#### Exercise instructions
In this data, count the lines in which "protocol" appears and give only that number.

[Collected data]
<file path="src/hdl/smsr_regs.svh">
// Offsets, field positions, reset values and timing constants (clock rate, gap times in ns) for the
// run-time control and status register bank.
// Assumes a 25 MHz clock and an AHB-Lite slave with word-aligned registers.
`ifndef SMSR_REGS_SVH
`define SMSR_REGS_SVH

// Printed offsets are indices; byte address is four times index
`define SMSR_IDX_STATUS_LO 8'h04
`define SMSR_IDX_STATUS_HI 8'h05
`define SMSR_IDX_CTRL_SET 8'h08
`define SMSR_IDX_CTRL_CLR 8'h09
`define SMSR_IDX_WDOG_PRESET 8'h0A
`define SMSR_IDX_CONFIG 8'h0B

`define SMSR_BIT_LEAVE_OFF 0
`define SMSR_BIT_EOI 1
`define SMSR_BIT_GO_OFF 2
`define SMSR_BIT_FORCE_PRM 3
`define SMSR_BIT_SWAP_EN 4
`define SMSR_BIT_WD_RELOAD 5
`define SMSR_CTRL_MASK 6'h3F
`define SMSR_CTRL_RESET 6'h00

`define SMSR_RAM_LIMIT 11'h600
`define SMSR_RAM_WRAP 11'h400

`define SMSR_CLK_HZ 25000000
`define SMSR_GAP_SHORT_NS 1000
`define SMSR_GAP_LONG_NS 1000000
`define SMSR_WDOG_PRESET_RESET 16'hFFFF

`endif

</file>
<file path="src/hdl/smsr_pkg.sv">
// Types for the run-time control and status register bank.
// Assumes the constants header is included by users that need numbers.
package smsr_pkg;

    typedef enum logic [1:0] {
        SMSR_SLV_WAIT_PRM = 2'h0,
        SMSR_SLV_WAIT_CFG = 2'h1,
        SMSR_SLV_EXCHANGE_STATE = 2'h2
    } smsr_slave_code_t;

    typedef enum logic [1:0] {
        SMSR_WD_RATE_SEARCH = 2'h0,
        SMSR_WD_RATE_MON = 2'h1,
        SMSR_WD_MASTER_MON = 2'h2
    } smsr_wdog_code_t;

    // Commands toward the protocol engines
    typedef struct packed {
        logic leave_offline_cmd;
        logic start_timers;
        logic go_offline_req;
        logic force_wait_prm;
        logic swap_enable;
        logic user_wdog_reload;
    } smsr_cmd_t;

    // State reported by the protocol engines
    typedef struct packed {
        logic request_busy;
        logic link_ind_pending;
        logic diag_not_fetched;
        logic [1:0] slave_fsm_state;
        logic [1:0] wdog_fsm_state;
        logic [3:0] baud_code;
        logic slave_in_wait_prm;
    } smsr_stat_t;

    typedef struct packed {
        logic [31:0] haddr;
        logic [1:0] htrans;
        logic hwrite;
        logic [2:0] hsize;
        logic hsel;
        logic hready;
    } smsr_ahb_req_t;

endpackage

</file>
<file path="src/hdl/smsr_core.sv">
// Run-time control (set/clear) and status registers of a fieldbus slave
// controller, on an AHB-Lite slave port.
// Assumes protocol engines consume o_cmd and report on i_stat.
`include "smsr_regs.svh"
`timescale 1ns/1ps
`default_nettype none

module smsr_core #(
    parameter logic [3:0] RELEASE_NO = 4'h0, // Arbitrary value
    parameter int GAP_LONG_CYC =
        (`SMSR_GAP_LONG_NS / 1000) * (`SMSR_CLK_HZ / 1000000)
)(
    input wire logic i_clk,
    input wire logic i_nrst,
    input wire smsr_pkg::smsr_ahb_req_t i_ahb,
    input wire logic [31:0] i_hwdata,
    output logic [31:0] o_hrdata,
    output logic o_hreadyout,
    output logic o_hresp,
    input wire smsr_pkg::smsr_stat_t i_stat,
    input wire logic i_int_pending,
    input wire logic i_mem_valid,
    input wire logic [10:0] i_mem_addr,
    output logic [10:0] o_mem_addr,
    output var smsr_pkg::smsr_cmd_t o_cmd,
    output logic [15:0] o_wdog_preset,
    output logic o_online,
    output logic o_int_allow
);

    localparam int GAP_SHORT_CYC =
        ((`SMSR_GAP_SHORT_NS * (`SMSR_CLK_HZ / 1000000)) + 999) / 1000;

    typedef enum logic [2:0] {
        SMSR_ST_OFFLINE = 3'h1,
        SMSR_ST_IDLE = 3'h2,
        SMSR_ST_DRAIN = 3'h4
    } smsr_run_t;

    ////////////////////////////////////////////////////////////////////////
    // Bus address phase capture

    logic wr_pend_reg;
    logic [7:0] wr_idx_reg;
    logic addr_ok;
    logic ctrl_set_wr;
    logic ctrl_clr_wr;
    logic [5:0] wdata6;

    assign addr_ok = i_ahb.hsel && i_ahb.hready && i_ahb.htrans[1];
    assign o_hreadyout = 1'b1;
    assign o_hresp = 1'b0;

    always_ff @(posedge i_clk or negedge i_nrst)
    begin
        if (!i_nrst)
        begin
            wr_pend_reg <= 1'b0;
            wr_idx_reg <= 8'h00;
        end
        else
        begin
            wr_pend_reg <= addr_ok && i_ahb.hwrite;
            wr_idx_reg <= i_ahb.haddr[9:2];
        end
    end

    assign ctrl_set_wr = wr_pend_reg && (wr_idx_reg == `SMSR_IDX_CTRL_SET);
    assign ctrl_clr_wr = wr_pend_reg && (wr_idx_reg == `SMSR_IDX_CTRL_CLR);
    assign wdata6 = i_hwdata[5:0] & `SMSR_CTRL_MASK;

    ////////////////////////////////////////////////////////////////////////
    // Control register

    logic [5:0] ctrl_reg;
    logic [5:0] ctrl_next;
    logic [5:0] self_clr;
    smsr_run_t run_reg;
    logic gap_base_reg;

    always_comb
    begin
        self_clr = 6'h00;
        if (ctrl_reg[`SMSR_BIT_LEAVE_OFF])
        begin
            self_clr[`SMSR_BIT_LEAVE_OFF] = 1'b1;
            self_clr[`SMSR_BIT_GO_OFF] = 1'b1;
        end
        self_clr[`SMSR_BIT_EOI] = ctrl_reg[`SMSR_BIT_EOI];
        if (run_reg == SMSR_ST_DRAIN && !i_stat.request_busy)
            self_clr[`SMSR_BIT_GO_OFF] = 1'b1;
        // cleared when slave FSM reaches await-parameter
        if (i_stat.slave_in_wait_prm)
            self_clr[`SMSR_BIT_FORCE_PRM] = ctrl_reg[`SMSR_BIT_FORCE_PRM];
        self_clr[`SMSR_BIT_WD_RELOAD] = ctrl_reg[`SMSR_BIT_WD_RELOAD];
        // ones set or clear, zeros keep
        ctrl_next = ctrl_reg & ~self_clr;
        if (ctrl_clr_wr)
            ctrl_next = ctrl_next & ~wdata6;
        // Host set wins over hardware self-clear
        if (ctrl_set_wr)
            ctrl_next = ctrl_next | wdata6;
    end

    always_ff @(posedge i_clk or negedge i_nrst)
    begin
        if (!i_nrst)
            ctrl_reg <= `SMSR_CTRL_RESET;
        else
            ctrl_reg <= ctrl_next;
    end

    ////////////////////////////////////////////////////////////////////////
    // Auxiliary registers: watchdog preset and gap time base

    always_ff @(posedge i_clk or negedge i_nrst)
    begin
        if (!i_nrst)
        begin
            o_wdog_preset <= `SMSR_WDOG_PRESET_RESET;
            gap_base_reg <= 1'b0;
        end
        else if (wr_pend_reg)
        begin
            if (wr_idx_reg == `SMSR_IDX_WDOG_PRESET)
                o_wdog_preset <= i_hwdata[15:0];
            if (wr_idx_reg == `SMSR_IDX_CONFIG)
                gap_base_reg <= i_hwdata[0];
        end
    end

    ////////////////////////////////////////////////////////////////////////
    // Online state

    always_ff @(posedge i_clk or negedge i_nrst)
    begin
        if (!i_nrst)
            run_reg <= SMSR_ST_OFFLINE;
        else
        begin
            case (run_reg)
                SMSR_ST_OFFLINE:
                    if (ctrl_reg[`SMSR_BIT_LEAVE_OFF])
                        run_reg <= SMSR_ST_IDLE;
                SMSR_ST_IDLE:
                    if (ctrl_reg[`SMSR_BIT_GO_OFF])
                        run_reg <= SMSR_ST_DRAIN;
                SMSR_ST_DRAIN:
                    if (!i_stat.request_busy)
                        run_reg <= SMSR_ST_OFFLINE;
                default:
                    run_reg <= SMSR_ST_OFFLINE;
            endcase
        end
    end

    ////////////////////////////////////////////////////////////////////////
    // Interrupt gap timer

    logic [19:0] gap_cnt_reg;

    always_ff @(posedge i_clk or negedge i_nrst)
    begin
        if (!i_nrst)
            gap_cnt_reg <= 20'h00000;
        else if (ctrl_reg[`SMSR_BIT_EOI])
            gap_cnt_reg <= gap_base_reg ? 20'(GAP_LONG_CYC)
                                        : 20'(GAP_SHORT_CYC);
        else if (gap_cnt_reg != 20'h00000)
            gap_cnt_reg <= gap_cnt_reg - 20'h00001;
    end

    assign o_int_allow = (gap_cnt_reg == 20'h00000) &&
                         !ctrl_reg[`SMSR_BIT_EOI] && i_int_pending;

    ////////////////////////////////////////////////////////////////////////
    // Memory wrap and violation flag

    logic viol_reg;

    assign o_mem_addr = (i_mem_addr > `SMSR_RAM_LIMIT) ?
                        (i_mem_addr - `SMSR_RAM_WRAP) : i_mem_addr;

    always_ff @(posedge i_clk or negedge i_nrst)
    begin
        if (!i_nrst)
            viol_reg <= 1'b0;
        else if (i_mem_valid && (i_mem_addr > `SMSR_RAM_LIMIT))
            viol_reg <= 1'b1;
        else if (run_reg == SMSR_ST_OFFLINE && ctrl_reg[`SMSR_BIT_LEAVE_OFF])
            viol_reg <= 1'b0;
    end

    ////////////////////////////////////////////////////////////////////////
    // Commands

    assign o_online = (run_reg != SMSR_ST_OFFLINE);

    always_comb
    begin
        o_cmd.leave_offline_cmd = ctrl_reg[`SMSR_BIT_LEAVE_OFF];
        o_cmd.start_timers = ctrl_reg[`SMSR_BIT_LEAVE_OFF] &&
                             (run_reg == SMSR_ST_OFFLINE);
        o_cmd.go_offline_req = ctrl_reg[`SMSR_BIT_GO_OFF];
        o_cmd.force_wait_prm = ctrl_reg[`SMSR_BIT_FORCE_PRM];
        o_cmd.swap_enable = ctrl_reg[`SMSR_BIT_SWAP_EN];
        o_cmd.user_wdog_reload = ctrl_reg[`SMSR_BIT_WD_RELOAD];
    end

    ////////////////////////////////////////////////////////////////////////
    // Read path

    logic [15:0] status;
    logic rd_ok;

    always_comb
    begin
        status[0] = o_online;
        status[1] = i_stat.link_ind_pending;
        status[2] = i_stat.diag_not_fetched;
        status[3] = viol_reg;
        status[5:4] = i_stat.slave_fsm_state;
        status[7:6] = i_stat.wdog_fsm_state;
        status[11:8] = i_stat.baud_code;
        status[15:12] = RELEASE_NO;
    end

    assign rd_ok = addr_ok && !i_ahb.hwrite;

    always_ff @(posedge i_clk or negedge i_nrst)
    begin
        if (!i_nrst)
            o_hrdata <= 32'h00000000;
        else if (rd_ok)
        begin
            case (i_ahb.haddr[9:2])
                `SMSR_IDX_STATUS_LO:
                    o_hrdata <= {24'h000000, status[7:0]};
                `SMSR_IDX_STATUS_HI:
                    o_hrdata <= {24'h000000, status[15:8]};
                `SMSR_IDX_CTRL_SET,
                `SMSR_IDX_CTRL_CLR:
                    o_hrdata <= {26'h0, ctrl_reg};
                `SMSR_IDX_WDOG_PRESET:
                    o_hrdata <= {16'h0000, o_wdog_preset};
                `SMSR_IDX_CONFIG:
                    o_hrdata <= {31'h0, gap_base_reg};
                default:
                    o_hrdata <= 32'h00000000;
            endcase
        end
    end

endmodule

`default_nettype wire

</file>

#### Problem solution
3